This equation expresses the curve of new cases over time. If we take the derivative of eq. (7), which is the second order derivative of eq. (6), we can obtain an equation for the rate of increase or decrease in the number of new cases. The rate of change in the number of new cases is zero at the moment when the epidemic reaches its peak, so let the second order derivative of eq. (6) be equal to zero and finding the inflection point at which there is an increase to decrease of the number of new cases, that is, the value of T at the peak of the epidemic, by solving for $T=-\frac{c+\ln \lambda }{k}$. The second-order derivative of eq. (7), which is the third-order derivative of eq. (6), gives the equation for the "acceleration" curve of the increase and decrease in new cases, and if this "acceleration" is equal to 0, the "acceleration" of new cases can be obtained as the inflection point for the change in "acceleration" of new cases is

$$T=-\frac{c-\ln \left(\frac{3\pm \sqrt{5}}{2}\lambda \right)}{k}$$

(8)

These two inflection points divide the development process of infectious disease epidemic into progressive, rapid and slow phases. The horizontal coordinate of the first inflection point from progressive to rapid phase is: ${T}_1=-\frac{c-\ln \left(\frac{3-\sqrt{5}}{2}\lambda \right)}{k}$, and the horizontal coordinate of the second inflection point from rapid to slow phase is ${T}_2=-\frac{c-\ln \left(\frac{3+\sqrt{5}}{2}\lambda \right)}{k}.$

Simulation method and statistical analyses

In this study, diseases were fitted in segments according to the epidemiological cycle of the disease, based on the fluctuation of the disease epidemic curve. This was done using Berkeley Madonna 8.3.18 (developed by Robert Macey and George Oster of the University of California at Berkeley. Copyright©1993–2001 Robert I. Macey & George F. Oster) for modelling and the system of equations was solved using Runge–Kutta method of order four to find the best-fit curve and parameters. SPSS 21.0 (IBM Corp, Armonk, USA) was used to determine the goodness of fit of the model fit curve. The index for determining the goodness of fit was the root mean square (RMS) of the simulated and actual data [33, 34], and the larger the R², the better the fit between the actual and simulated data and the test was P = 0.005.

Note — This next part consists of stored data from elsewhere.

===== src/ahed_pkg.sv =====
`timescale 1ns / 1ps

package ahed_pkg;

    // Fixed-point format of the tracked values
    localparam int FRAC_BITS   = 8;
    localparam int SAMPLE_W    = 16;
    localparam int VAL_W       = SAMPLE_W + FRAC_BITS;
    localparam int DC_W        = VAL_W + 1;
    localparam int ENV_W       = VAL_W + 2;
    localparam int DIFF_W      = ENV_W + 1;

    // Rate register and averaging shift
    localparam int RATE_W      = 18;
    localparam int SHIFT_W     = 4;
    localparam int RATE_DIV    = 80;
    localparam int SHIFT_MIN   = 1;
    localparam int SHIFT_MAX   = 11;
    localparam logic [RATE_W-1:0] RATE_RESET = RATE_W'(44100);

    // Hysteresis floor, scaled into fixed point
    localparam int FLOOR_LEVEL = 150;
    localparam logic signed [DIFF_W-1:0] FLOOR_VAL = DIFF_W'(FLOOR_LEVEL << FRAC_BITS);

    // Tracker state carried from one item to the next
    typedef struct packed {
        logic                    level;
        logic                    first;
        logic signed [DC_W-1:0]  dc;
        logic signed [ENV_W-1:0] env;
    } ahed_state_t;

    // Largest s in 1..11 with 2^s <= rate/80, at least 1: rate >= 80 * 2^s
    function automatic logic [SHIFT_W-1:0] avg_shift(input logic [RATE_W-1:0] rate);
        logic [SHIFT_W-1:0] s;
        s = SHIFT_W'(SHIFT_MIN);
        for (int k = SHIFT_MIN + 1; k <= SHIFT_MAX; k++) begin
            if ({1'b0, rate} >= (RATE_W + 1)'(RATE_DIV << k)) begin
                s = SHIFT_W'(k);
            end
        end
        return s;
    endfunction

endpackage


===== src/ahed_update.sv =====
`timescale 1ns / 1ps

module ahed_update (
    input  logic signed [ahed_pkg::SAMPLE_W-1:0] sample,
    input  logic        [ahed_pkg::SHIFT_W-1:0]  shift,
    input  ahed_pkg::ahed_state_t                state_cur,
    output ahed_pkg::ahed_state_t                state_nxt,
    output logic                                 edge_res
);

    logic signed [ahed_pkg::VAL_W-1:0]  val;
    logic signed [ahed_pkg::DC_W-1:0]   dc_base;
    logic signed [ahed_pkg::DIFF_W-1:0] dc_diff;
    logic signed [ahed_pkg::DIFF_W-1:0] dc_step;
    logic signed [ahed_pkg::DIFF_W-1:0] dc_sum;
    logic signed [ahed_pkg::DC_W-1:0]   dc_new;
    logic signed [ahed_pkg::DIFF_W-1:0] dev;
    logic signed [ahed_pkg::DIFF_W-1:0] mag;
    logic signed [ahed_pkg::DIFF_W-1:0] env_diff;
    logic signed [ahed_pkg::DIFF_W-1:0] env_step;
    logic signed [ahed_pkg::DIFF_W-1:0] env_sum;
    logic signed [ahed_pkg::ENV_W-1:0]  env_new;
    logic signed [ahed_pkg::DIFF_W-1:0] hyst_raw;
    logic signed [ahed_pkg::DIFF_W-1:0] hyst;
    logic                               toggle;

    // Scale the sample into fixed point
    assign val = {sample, {ahed_pkg::FRAC_BITS{1'b0}}};

    // Seed the DC tracker on the first item, then take one averaging step
    assign dc_base = state_cur.first ? ahed_pkg::DC_W'(val) : state_cur.dc;
    assign dc_diff = ahed_pkg::DIFF_W'(val) - ahed_pkg::DIFF_W'(dc_base);
    assign dc_step = dc_diff >>> shift;
    assign dc_sum  = ahed_pkg::DIFF_W'(dc_base) + dc_step;
    assign dc_new  = dc_sum[ahed_pkg::DC_W-1:0];

    // Deviation from DC and its magnitude
    assign dev = ahed_pkg::DIFF_W'(val) - ahed_pkg::DIFF_W'(dc_new);
    assign mag = dev[ahed_pkg::DIFF_W-1] ? -dev : dev;

    // Envelope averages with one more bit of shift
    assign env_diff = mag - ahed_pkg::DIFF_W'(state_cur.env);
    assign env_step = env_diff >>> (shift + ahed_pkg::SHIFT_W'(1));
    assign env_sum  = ahed_pkg::DIFF_W'(state_cur.env) + env_step;
    assign env_new  = env_sum[ahed_pkg::ENV_W-1:0];

    // Hysteresis is a quarter of the envelope, held above the floor
    assign hyst_raw = ahed_pkg::DIFF_W'(env_new) >>> 2;
    assign hyst     = (hyst_raw < ahed_pkg::FLOOR_VAL) ? ahed_pkg::FLOOR_VAL : hyst_raw;

    // Toggle when the deviation crosses the opposite threshold
    assign toggle = state_cur.level ? (dev < -hyst) : (dev > hyst);

    always_comb begin
        state_nxt.level = state_cur.level ^ toggle;
        state_nxt.first = 1'b0;
        state_nxt.dc    = dc_new;
        state_nxt.env   = env_new;
        edge_res        = toggle;
    end

endmodule
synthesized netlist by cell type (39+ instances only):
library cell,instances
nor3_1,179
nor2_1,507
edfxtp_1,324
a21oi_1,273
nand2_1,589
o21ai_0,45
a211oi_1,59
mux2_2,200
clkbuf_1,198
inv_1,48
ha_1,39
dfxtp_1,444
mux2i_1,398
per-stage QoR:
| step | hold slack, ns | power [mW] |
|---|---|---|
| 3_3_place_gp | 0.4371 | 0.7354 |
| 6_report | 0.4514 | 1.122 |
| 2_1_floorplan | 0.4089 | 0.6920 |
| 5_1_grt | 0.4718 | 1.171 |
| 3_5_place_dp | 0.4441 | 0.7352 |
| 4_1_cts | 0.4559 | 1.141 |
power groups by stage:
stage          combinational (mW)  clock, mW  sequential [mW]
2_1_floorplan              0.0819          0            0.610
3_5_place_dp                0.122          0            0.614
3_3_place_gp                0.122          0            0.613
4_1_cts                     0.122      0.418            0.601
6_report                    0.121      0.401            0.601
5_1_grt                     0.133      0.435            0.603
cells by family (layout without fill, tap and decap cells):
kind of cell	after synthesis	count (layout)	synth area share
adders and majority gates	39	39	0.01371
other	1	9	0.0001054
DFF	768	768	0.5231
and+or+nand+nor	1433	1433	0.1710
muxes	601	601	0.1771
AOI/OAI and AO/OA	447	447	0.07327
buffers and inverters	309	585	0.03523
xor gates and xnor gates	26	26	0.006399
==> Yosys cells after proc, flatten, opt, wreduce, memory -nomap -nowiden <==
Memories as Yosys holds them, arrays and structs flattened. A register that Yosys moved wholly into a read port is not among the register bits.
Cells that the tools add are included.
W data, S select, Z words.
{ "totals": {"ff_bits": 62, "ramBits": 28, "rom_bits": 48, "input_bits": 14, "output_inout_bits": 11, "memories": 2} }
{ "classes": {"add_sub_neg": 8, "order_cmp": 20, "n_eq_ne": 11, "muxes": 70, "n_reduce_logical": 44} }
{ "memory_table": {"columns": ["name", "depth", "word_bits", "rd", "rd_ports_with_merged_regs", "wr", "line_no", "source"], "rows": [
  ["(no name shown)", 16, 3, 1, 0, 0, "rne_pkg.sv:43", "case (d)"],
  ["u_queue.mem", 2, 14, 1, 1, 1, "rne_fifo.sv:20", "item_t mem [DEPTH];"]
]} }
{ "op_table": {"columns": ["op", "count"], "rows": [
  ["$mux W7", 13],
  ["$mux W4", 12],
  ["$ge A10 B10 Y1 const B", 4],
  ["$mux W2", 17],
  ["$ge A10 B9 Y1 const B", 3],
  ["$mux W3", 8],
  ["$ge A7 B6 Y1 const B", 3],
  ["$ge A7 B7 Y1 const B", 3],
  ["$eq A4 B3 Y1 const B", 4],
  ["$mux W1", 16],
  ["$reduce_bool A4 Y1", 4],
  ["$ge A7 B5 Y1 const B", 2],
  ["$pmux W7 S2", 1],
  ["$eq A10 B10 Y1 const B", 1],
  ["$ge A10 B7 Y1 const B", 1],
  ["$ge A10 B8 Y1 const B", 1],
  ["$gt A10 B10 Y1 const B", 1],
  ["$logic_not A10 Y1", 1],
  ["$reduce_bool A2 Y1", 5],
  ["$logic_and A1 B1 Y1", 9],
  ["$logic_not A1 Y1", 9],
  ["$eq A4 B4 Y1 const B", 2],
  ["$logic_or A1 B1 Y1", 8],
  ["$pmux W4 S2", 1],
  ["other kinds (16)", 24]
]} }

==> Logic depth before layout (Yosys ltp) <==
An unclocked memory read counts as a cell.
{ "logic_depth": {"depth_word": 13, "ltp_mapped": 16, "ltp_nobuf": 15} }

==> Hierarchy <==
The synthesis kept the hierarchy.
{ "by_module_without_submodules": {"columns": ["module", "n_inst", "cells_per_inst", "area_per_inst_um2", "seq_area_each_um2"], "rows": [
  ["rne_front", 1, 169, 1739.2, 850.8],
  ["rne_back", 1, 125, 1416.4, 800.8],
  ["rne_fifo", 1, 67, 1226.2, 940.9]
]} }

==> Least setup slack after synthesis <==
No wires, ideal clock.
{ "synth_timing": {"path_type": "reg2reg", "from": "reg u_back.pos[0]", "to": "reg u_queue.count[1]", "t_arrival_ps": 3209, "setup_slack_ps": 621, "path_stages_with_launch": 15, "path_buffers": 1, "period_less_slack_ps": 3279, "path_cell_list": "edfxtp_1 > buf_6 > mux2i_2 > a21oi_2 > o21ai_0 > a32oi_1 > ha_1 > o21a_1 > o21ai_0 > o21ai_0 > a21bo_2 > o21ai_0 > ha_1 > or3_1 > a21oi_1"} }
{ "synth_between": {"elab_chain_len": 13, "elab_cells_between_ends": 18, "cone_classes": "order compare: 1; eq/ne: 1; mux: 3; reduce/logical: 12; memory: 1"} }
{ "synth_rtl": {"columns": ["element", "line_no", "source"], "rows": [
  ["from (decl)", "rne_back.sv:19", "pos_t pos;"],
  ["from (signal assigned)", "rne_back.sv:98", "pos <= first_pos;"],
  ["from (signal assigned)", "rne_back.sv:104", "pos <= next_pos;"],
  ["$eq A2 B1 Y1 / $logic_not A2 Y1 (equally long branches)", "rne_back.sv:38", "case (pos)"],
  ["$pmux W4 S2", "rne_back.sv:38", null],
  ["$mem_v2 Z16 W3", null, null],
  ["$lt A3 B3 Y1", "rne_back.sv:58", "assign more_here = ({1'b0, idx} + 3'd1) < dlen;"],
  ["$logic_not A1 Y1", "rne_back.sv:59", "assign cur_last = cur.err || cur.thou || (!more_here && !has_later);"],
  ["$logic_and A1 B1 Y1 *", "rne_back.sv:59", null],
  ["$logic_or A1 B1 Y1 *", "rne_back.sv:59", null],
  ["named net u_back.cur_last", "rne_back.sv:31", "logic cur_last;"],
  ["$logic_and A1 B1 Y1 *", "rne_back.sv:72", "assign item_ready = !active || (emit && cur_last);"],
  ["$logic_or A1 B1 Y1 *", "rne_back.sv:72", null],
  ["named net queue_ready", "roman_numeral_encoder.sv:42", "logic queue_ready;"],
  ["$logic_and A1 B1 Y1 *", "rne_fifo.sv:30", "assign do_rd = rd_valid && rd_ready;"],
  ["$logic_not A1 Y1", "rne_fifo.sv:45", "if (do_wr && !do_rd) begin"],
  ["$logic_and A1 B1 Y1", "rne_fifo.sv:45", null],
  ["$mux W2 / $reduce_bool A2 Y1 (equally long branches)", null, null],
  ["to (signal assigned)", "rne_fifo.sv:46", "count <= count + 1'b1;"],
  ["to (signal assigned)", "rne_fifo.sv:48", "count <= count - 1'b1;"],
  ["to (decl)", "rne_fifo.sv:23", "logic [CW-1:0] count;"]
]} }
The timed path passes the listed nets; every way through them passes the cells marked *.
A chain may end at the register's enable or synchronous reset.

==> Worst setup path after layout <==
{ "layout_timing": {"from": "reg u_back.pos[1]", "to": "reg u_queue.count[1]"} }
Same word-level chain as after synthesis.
<file path="config.mk">
export PLATFORM = sky130hd
export DESIGN_NAME = spsc_datapath
export DESIGN_NICKNAME = d
export VERILOG_FILES = /design/src/rtl/core/spsc_pkg.sv /design/src/rtl/core/spsc_datapath.sv
export SDC_FILE = /design/constraint.sdc
export NUM_CORES = 2
export LEC_CHECK = 0
export CORE_UTILIZATION = 25
export CTS_CLUSTER_DIAMETER = 100
export DETAILED_ROUTE_END_ITERATION = 10
export DONT_BUFFER_PORTS = 1
export SYNTH_ARGS = -nofsm -noshare
export SYNTH_HDL_FRONTEND = slang
export SYNTH_SLANG_ARGS = --single-unit
</file>
<file path="constraint.sdc">
create_clock -name clk -period 38.3 [get_ports clk]
set_clock_uncertainty 0.05 [all_clocks]
set_input_delay 3.83 -clock clk [delete_from_list [all_inputs] [get_ports clk]]
set_output_delay 3.83 -clock clk [all_outputs]
set_load 0.005 [all_outputs]
</file>
--- config.mk ---
export PLATFORM = sky130hd
export DESIGN_NAME = circular_deque
export DESIGN_NICKNAME = d
export VERILOG_FILES = /design/src/cdq_pkg.sv /design/src/cdq_ram.sv /design/src/circular_deque.sv
export SDC_FILE = /design/constraint.sdc
export NUM_CORES = 1
export LEC_CHECK = 0
export ABC_CLOCK_PERIOD_IN_PS = 11820
export BUFFER_PORTS_ARGS = -buffer_cell sky130_fd_sc_hd__buf_2
export CAP_MARGIN = 20
export CELL_PAD_IN_SITES_DETAIL_PLACEMENT = 0
export CELL_PAD_IN_SITES_GLOBAL_PLACEMENT = 1
export CORE_UTILIZATION = 50
export DETAILED_ROUTE_END_ITERATION = 7
export GPL_TIMING_DRIVEN = 0
export PLACE_DENSITY_LB_ADDON = 0.1
export RECOVER_POWER = 100
export SYNTH_ARGS = -nofsm -noshare
export SYNTH_HDL_FRONTEND = slang
export SYNTH_SLANG_ARGS = --single-unit
--- constraint.sdc ---
create_clock -name clk -period 11.82 [get_ports clk]
set_clock_uncertainty 0.05 [all_clocks]
set_input_delay 1.773 -clock clk [delete_from_list [all_inputs] [get_ports clk]]
set_output_delay 1.773 -clock clk [all_outputs]
set_load 0.02 [all_outputs]
$ cat config.mk
export PLATFORM = sky130hd
export DESIGN_NAME = madcf_div
export DESIGN_NICKNAME = d
export VERILOG_FILES = /design/src/hw/rtl/madcf_pkg.sv /design/src/hw/rtl/madcf_div.sv
export SDC_FILE = /design/constraint.sdc
export NUM_CORES = 1
export LEC_CHECK = 0
export ABC_CLOCK_PERIOD_IN_PS = 5900
export BUFFER_PORTS_ARGS = -buffer_cell sky130_fd_sc_hd__buf_2
export CORE_ASPECT_RATIO = 1.1
export CORE_UTILIZATION = 63
export CTS_BUF_LIST = sky130_fd_sc_hd__clkbuf_2 sky130_fd_sc_hd__clkbuf_4 sky130_fd_sc_hd__clkbuf_8
export CTS_CLUSTER_SIZE = 8
export DETAILED_ROUTE_END_ITERATION = 7
export PLACE_DENSITY = 0.85
export SETUP_SLACK_MARGIN = 0.1
export SYNTH_ARGS = -nofsm -noshare
export SYNTH_HDL_FRONTEND = slang
export SYNTH_SLANG_ARGS = --single-unit
$ cat constraint.sdc
create_clock -name clock -period 5.9 [get_ports clock]
set_clock_uncertainty 0.15 [all_clocks]
set_input_delay 0.295 -clock clock [delete_from_list [all_inputs] [get_ports clock]]
set_output_delay 0.295 -clock clock [all_outputs]
set_load 0.01 [all_outputs]
$ cat src/hw/rtl/madcf_pkg.sv
package madcf_pkg;

   localparam int WINDOW_RESET = 64;

   typedef struct packed {
      logic busy;
      logic done;
   } div_status_type;

endpackage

Establishing the timing of the warning

Equation (4) and Eq. (8) were used to calculate the two inflection points at which the speed of disease changes from slow to fast and from fast to slow in each epidemic cycle, namely the EAW and the warning removed weeks (WRW). As it takes time to implement health decisions and interventions and to produce the corresponding prevention and control effects, leaving the epidemic to develop until the "epidemic acceleration time" would result in a lag. Therefore, the mean and standard deviation (s) of the EAW for each epidemic cycle of the diseases were calculated. It is possible to consider an early warning time of 1–2 standard deviations ahead of the epidemic acceleration time, namely the RWW.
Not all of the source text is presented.